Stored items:

•••••

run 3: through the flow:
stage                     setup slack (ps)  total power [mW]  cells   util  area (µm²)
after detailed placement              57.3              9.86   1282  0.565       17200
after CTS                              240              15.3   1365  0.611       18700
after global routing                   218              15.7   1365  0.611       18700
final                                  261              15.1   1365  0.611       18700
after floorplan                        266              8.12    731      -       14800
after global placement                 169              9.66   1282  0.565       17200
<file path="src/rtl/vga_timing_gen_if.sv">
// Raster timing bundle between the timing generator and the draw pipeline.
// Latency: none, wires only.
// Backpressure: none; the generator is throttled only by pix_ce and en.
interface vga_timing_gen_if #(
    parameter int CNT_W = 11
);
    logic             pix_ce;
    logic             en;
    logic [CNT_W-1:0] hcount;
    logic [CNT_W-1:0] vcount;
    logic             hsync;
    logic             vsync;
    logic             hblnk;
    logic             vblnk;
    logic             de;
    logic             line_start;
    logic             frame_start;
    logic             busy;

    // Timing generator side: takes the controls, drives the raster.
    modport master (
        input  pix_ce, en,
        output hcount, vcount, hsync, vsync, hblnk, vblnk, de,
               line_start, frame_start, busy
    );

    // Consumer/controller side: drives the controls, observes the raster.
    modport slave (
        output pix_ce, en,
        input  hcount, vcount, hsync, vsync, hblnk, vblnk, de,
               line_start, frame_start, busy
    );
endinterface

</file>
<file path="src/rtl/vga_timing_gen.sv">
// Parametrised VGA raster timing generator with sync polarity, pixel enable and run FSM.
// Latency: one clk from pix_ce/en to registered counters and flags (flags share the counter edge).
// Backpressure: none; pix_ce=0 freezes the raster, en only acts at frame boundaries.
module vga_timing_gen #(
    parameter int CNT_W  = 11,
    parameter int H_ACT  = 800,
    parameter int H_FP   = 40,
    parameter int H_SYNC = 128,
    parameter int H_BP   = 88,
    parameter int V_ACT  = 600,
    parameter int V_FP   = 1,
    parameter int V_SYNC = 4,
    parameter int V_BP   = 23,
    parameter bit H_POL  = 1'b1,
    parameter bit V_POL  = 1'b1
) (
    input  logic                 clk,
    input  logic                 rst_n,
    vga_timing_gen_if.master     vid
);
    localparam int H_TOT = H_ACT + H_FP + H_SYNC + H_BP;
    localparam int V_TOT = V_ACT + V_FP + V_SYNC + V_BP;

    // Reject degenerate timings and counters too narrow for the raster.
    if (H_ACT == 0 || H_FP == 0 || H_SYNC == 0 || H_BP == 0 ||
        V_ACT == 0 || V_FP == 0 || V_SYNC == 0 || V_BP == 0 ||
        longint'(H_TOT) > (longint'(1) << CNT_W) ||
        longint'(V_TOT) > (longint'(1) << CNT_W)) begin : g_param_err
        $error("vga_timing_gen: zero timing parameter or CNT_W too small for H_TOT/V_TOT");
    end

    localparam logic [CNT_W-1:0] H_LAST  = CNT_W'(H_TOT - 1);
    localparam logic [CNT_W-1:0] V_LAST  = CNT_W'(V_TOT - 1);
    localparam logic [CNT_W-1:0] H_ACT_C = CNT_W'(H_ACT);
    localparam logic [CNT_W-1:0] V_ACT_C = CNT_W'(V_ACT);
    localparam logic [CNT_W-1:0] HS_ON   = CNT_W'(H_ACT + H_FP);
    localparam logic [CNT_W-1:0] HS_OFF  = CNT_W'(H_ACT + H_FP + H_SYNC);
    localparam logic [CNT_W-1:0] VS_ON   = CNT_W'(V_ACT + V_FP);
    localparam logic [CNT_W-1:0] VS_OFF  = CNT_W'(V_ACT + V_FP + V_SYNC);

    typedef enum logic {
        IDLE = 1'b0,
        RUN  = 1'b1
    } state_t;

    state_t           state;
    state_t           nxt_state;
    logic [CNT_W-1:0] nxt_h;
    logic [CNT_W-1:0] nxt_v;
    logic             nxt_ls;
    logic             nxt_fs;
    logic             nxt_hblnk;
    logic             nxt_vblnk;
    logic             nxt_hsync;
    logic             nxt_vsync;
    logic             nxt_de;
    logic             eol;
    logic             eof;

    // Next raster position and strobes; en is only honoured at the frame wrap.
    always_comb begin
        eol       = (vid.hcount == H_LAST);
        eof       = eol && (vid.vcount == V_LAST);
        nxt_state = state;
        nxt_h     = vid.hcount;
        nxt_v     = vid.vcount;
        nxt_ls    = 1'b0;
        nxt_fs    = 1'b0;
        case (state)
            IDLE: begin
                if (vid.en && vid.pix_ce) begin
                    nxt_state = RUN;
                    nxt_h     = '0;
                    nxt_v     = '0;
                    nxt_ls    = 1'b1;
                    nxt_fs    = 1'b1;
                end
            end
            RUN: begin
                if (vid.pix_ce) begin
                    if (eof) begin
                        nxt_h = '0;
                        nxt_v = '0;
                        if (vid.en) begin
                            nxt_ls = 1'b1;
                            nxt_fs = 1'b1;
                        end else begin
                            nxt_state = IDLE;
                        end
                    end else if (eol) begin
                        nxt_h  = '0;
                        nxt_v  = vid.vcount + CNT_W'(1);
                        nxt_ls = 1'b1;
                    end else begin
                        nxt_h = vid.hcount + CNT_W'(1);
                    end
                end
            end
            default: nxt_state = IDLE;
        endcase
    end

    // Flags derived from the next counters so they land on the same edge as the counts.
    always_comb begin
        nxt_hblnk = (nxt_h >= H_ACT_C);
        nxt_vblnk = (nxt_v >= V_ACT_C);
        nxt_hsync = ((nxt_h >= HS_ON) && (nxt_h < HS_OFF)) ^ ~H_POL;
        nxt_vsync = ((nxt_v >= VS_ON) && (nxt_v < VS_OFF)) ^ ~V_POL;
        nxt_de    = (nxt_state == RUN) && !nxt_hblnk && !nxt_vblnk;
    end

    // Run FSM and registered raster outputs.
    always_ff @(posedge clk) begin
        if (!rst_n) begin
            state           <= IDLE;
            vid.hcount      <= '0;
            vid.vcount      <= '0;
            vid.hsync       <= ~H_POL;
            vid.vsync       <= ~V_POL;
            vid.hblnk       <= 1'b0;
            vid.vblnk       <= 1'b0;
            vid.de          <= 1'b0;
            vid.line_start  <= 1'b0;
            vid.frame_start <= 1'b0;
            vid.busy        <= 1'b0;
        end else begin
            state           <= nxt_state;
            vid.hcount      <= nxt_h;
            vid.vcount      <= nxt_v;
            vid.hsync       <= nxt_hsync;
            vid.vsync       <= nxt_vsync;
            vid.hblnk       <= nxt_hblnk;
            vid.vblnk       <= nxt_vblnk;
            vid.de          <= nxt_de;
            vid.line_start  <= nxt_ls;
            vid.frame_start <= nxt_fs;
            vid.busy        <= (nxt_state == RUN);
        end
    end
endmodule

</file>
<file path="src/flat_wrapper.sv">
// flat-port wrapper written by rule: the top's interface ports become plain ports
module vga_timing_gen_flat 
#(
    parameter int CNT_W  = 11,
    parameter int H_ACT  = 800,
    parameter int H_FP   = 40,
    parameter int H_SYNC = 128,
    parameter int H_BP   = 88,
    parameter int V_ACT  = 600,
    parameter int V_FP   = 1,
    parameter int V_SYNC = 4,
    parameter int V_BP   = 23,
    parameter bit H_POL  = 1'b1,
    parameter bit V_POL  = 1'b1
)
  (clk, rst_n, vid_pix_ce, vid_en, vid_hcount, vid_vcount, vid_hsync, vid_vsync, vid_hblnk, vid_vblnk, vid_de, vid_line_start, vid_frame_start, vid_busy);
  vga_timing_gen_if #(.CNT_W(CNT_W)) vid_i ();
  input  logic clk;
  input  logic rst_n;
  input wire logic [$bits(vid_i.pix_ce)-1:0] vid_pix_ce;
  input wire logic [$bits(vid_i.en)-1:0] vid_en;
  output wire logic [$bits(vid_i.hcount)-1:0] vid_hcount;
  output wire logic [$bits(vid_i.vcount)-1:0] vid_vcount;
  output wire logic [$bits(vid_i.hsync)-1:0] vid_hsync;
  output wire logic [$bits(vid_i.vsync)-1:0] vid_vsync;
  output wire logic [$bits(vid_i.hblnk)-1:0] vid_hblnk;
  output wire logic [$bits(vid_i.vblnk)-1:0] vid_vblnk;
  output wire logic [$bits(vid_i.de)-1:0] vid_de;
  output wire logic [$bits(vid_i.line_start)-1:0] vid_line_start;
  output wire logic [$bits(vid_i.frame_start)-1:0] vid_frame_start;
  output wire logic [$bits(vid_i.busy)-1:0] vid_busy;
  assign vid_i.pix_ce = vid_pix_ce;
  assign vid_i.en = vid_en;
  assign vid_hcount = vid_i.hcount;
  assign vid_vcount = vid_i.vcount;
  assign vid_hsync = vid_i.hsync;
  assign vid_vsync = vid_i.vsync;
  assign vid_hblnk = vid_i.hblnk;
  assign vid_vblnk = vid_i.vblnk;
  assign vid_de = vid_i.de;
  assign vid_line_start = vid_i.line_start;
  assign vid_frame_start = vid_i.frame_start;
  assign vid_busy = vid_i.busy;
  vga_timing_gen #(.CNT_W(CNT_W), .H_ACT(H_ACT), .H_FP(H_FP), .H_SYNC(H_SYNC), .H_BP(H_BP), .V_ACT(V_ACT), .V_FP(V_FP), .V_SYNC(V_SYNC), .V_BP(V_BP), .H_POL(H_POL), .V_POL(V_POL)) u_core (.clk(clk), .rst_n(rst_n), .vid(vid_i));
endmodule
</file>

•••••

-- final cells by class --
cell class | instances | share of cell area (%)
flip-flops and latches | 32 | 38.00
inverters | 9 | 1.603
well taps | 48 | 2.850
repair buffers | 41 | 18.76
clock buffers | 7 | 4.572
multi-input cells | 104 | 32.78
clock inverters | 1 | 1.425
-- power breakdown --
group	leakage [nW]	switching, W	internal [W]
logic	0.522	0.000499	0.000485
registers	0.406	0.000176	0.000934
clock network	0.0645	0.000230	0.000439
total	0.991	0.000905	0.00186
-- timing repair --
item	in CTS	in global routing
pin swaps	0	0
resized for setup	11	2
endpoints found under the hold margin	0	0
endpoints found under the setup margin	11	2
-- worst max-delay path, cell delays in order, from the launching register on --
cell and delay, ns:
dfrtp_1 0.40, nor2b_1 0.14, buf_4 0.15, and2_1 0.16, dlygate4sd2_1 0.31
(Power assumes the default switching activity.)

•••••

* [PROMPT] Set down only the lines above that fall between the line holding "dfrtp_1 0.40, nor2b_1" and the line holding "(Power assumes the", inclusive, keeping each exact.

* [YOUR RESPONSE]
dfrtp_1 0.40, nor2b_1 0.14, buf_4 0.15, and2_1 0.16, dlygate4sd2_1 0.31
(Power assumes the default switching activity.)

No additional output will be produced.